● What you have to do:
Filter these entries, keeping only lines that hold the word "clean".

Collected data entries
---*---

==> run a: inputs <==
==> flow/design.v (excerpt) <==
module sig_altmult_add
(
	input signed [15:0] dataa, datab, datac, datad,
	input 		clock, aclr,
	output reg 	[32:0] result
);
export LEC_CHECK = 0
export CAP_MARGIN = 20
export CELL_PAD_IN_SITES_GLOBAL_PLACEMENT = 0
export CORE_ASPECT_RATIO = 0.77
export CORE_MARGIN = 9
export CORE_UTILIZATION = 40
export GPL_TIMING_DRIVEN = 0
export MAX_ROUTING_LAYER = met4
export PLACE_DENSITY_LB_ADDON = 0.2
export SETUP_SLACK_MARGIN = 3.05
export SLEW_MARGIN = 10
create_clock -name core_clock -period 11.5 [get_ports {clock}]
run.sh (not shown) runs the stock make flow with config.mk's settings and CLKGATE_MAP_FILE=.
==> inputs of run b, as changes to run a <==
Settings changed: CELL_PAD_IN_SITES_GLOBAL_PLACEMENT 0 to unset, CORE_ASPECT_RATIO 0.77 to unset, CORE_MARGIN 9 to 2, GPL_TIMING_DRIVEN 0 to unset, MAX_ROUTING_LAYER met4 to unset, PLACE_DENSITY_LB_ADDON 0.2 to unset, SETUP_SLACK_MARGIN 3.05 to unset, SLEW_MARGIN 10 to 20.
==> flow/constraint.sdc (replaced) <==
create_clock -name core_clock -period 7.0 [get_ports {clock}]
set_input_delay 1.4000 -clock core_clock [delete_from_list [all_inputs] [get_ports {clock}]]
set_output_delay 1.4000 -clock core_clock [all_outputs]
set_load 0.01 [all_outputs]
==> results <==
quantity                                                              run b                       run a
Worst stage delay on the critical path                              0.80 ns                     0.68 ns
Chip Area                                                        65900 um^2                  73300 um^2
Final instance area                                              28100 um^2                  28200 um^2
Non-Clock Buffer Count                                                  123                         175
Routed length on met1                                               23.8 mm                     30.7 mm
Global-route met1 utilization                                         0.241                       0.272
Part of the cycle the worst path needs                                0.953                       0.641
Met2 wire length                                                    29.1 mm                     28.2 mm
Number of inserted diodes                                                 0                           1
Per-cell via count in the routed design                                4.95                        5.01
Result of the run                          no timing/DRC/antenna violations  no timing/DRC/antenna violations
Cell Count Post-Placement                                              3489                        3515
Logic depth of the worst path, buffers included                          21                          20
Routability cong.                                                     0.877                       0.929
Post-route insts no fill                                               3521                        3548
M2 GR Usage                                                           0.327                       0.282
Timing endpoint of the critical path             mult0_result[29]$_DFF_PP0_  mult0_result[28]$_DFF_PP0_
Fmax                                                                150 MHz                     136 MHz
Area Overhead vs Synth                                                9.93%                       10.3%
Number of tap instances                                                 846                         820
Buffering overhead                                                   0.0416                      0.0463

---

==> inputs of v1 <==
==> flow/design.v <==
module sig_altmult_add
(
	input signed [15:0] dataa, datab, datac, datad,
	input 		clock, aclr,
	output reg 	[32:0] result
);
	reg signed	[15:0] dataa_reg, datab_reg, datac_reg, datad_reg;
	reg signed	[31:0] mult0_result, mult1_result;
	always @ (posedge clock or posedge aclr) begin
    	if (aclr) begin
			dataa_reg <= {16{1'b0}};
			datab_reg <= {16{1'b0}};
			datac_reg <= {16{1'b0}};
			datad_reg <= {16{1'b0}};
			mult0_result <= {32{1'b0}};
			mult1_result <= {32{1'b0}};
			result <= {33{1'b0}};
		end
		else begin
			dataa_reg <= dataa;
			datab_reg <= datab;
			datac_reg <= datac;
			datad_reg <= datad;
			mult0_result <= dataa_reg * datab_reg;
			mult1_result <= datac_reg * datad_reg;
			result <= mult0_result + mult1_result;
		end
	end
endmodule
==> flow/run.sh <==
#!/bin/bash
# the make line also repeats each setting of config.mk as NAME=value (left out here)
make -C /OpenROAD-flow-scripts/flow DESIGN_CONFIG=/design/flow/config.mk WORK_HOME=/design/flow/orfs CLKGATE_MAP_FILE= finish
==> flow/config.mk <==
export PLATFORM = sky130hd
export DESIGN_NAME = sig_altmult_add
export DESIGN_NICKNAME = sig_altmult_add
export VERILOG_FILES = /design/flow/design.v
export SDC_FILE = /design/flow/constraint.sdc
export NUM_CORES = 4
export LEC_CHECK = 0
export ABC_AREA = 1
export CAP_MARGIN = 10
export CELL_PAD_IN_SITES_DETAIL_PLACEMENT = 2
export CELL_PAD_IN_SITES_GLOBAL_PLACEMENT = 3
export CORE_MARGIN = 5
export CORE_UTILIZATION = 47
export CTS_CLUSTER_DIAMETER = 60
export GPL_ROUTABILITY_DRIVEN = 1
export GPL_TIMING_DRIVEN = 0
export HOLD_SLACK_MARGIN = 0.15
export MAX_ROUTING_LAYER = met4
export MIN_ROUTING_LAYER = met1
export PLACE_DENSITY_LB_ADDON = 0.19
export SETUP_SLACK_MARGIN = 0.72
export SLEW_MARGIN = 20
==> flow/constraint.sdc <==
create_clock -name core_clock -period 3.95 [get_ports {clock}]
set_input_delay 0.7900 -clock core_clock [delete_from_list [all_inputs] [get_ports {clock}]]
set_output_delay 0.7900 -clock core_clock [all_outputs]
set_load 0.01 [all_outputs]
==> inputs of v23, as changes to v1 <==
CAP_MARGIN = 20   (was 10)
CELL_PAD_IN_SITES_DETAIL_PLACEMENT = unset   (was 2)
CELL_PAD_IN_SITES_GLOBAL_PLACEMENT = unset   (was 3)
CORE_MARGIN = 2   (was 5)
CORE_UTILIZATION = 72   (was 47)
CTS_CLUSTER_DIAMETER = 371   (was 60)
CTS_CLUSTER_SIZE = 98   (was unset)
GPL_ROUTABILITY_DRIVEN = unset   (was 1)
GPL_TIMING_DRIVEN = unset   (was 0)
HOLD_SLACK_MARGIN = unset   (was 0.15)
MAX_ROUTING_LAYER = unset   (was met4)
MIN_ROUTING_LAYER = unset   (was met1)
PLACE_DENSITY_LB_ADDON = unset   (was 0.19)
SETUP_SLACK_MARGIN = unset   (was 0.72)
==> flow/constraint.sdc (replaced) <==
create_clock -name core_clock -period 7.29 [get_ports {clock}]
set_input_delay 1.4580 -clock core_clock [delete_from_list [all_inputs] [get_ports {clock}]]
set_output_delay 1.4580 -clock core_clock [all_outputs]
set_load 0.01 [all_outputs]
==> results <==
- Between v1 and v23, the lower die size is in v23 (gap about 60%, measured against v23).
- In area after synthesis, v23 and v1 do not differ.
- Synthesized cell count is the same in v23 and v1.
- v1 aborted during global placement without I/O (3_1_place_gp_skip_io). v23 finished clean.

---*---

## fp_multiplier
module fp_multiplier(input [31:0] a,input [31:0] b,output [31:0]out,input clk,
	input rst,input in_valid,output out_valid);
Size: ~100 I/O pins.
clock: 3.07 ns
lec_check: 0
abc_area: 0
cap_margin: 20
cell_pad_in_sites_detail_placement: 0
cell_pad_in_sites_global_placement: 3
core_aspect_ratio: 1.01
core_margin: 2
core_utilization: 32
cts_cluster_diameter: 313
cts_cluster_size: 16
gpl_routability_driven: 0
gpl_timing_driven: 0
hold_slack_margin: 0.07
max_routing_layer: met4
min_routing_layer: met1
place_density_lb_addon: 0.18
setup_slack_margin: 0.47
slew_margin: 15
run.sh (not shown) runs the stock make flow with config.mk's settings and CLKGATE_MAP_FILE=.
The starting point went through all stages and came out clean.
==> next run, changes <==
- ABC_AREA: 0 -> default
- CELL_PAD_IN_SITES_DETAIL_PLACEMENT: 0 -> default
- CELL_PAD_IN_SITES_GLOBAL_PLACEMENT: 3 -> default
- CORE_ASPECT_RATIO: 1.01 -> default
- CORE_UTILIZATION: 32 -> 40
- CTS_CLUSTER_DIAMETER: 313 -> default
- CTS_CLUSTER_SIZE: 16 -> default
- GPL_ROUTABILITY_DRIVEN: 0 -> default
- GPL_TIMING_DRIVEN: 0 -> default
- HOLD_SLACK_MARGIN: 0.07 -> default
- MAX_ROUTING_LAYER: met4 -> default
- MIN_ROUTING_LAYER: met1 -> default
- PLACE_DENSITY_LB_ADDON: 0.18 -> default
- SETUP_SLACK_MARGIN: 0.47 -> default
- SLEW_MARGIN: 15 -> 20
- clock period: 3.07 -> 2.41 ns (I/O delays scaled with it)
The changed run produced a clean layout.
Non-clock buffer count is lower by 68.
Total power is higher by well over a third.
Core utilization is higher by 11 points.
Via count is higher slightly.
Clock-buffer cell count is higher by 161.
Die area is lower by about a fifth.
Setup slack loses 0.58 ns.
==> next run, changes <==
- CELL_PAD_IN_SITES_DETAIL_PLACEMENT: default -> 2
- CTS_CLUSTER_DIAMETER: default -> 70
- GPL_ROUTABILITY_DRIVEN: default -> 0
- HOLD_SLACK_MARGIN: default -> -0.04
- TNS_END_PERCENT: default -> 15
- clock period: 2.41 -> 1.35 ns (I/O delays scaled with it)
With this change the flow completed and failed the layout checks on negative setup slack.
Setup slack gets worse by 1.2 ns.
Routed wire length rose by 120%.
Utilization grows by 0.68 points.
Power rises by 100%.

---*---

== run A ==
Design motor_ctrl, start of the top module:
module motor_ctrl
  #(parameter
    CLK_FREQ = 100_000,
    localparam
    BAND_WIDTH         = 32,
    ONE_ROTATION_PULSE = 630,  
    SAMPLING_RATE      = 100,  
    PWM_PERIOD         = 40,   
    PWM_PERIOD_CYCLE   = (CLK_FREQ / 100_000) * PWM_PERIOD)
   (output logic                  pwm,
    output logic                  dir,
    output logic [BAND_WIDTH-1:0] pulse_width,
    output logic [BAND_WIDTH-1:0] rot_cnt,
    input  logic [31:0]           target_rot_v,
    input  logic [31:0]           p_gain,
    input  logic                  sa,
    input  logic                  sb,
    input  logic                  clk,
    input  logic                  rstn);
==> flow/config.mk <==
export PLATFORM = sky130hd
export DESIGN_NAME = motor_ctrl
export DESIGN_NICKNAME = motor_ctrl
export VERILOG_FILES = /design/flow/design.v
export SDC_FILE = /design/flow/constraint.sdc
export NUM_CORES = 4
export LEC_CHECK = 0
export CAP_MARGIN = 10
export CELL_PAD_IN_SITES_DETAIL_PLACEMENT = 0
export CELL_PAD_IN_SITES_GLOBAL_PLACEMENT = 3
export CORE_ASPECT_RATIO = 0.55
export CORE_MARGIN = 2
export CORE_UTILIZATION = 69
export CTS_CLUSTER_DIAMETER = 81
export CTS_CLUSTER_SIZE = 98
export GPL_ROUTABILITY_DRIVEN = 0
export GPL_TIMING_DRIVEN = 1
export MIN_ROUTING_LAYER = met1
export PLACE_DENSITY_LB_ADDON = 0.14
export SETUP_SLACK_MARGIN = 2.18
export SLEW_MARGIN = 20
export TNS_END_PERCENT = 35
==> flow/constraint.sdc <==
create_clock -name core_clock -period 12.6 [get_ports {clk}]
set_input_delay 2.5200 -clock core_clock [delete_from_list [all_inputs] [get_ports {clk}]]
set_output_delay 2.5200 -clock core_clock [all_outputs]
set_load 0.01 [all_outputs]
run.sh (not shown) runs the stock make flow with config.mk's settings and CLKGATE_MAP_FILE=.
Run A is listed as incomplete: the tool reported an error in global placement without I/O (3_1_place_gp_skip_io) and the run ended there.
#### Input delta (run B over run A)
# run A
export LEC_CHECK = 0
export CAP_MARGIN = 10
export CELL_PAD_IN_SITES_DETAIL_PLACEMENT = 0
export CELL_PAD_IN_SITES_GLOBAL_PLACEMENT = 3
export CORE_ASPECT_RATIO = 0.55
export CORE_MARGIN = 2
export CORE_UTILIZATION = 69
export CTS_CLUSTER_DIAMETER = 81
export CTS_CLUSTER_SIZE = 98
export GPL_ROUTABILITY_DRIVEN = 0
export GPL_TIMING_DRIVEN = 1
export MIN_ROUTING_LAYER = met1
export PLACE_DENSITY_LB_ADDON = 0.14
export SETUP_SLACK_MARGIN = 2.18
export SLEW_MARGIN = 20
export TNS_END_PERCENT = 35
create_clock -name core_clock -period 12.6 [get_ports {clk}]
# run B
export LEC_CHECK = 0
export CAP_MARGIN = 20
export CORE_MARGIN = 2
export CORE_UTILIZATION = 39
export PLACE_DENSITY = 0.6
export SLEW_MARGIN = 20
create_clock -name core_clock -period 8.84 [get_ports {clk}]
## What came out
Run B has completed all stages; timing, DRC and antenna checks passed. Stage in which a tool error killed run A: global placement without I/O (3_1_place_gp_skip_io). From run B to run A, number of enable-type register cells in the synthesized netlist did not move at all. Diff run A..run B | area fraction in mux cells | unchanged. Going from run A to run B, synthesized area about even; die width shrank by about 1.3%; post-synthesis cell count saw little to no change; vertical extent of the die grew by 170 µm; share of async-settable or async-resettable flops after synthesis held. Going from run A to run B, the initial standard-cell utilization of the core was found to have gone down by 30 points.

---*---

● Result:
- v1 aborted during global placement without I/O (3_1_place_gp_skip_io). v23 finished clean.
The starting point went through all stages and came out clean.
The changed run produced a clean layout.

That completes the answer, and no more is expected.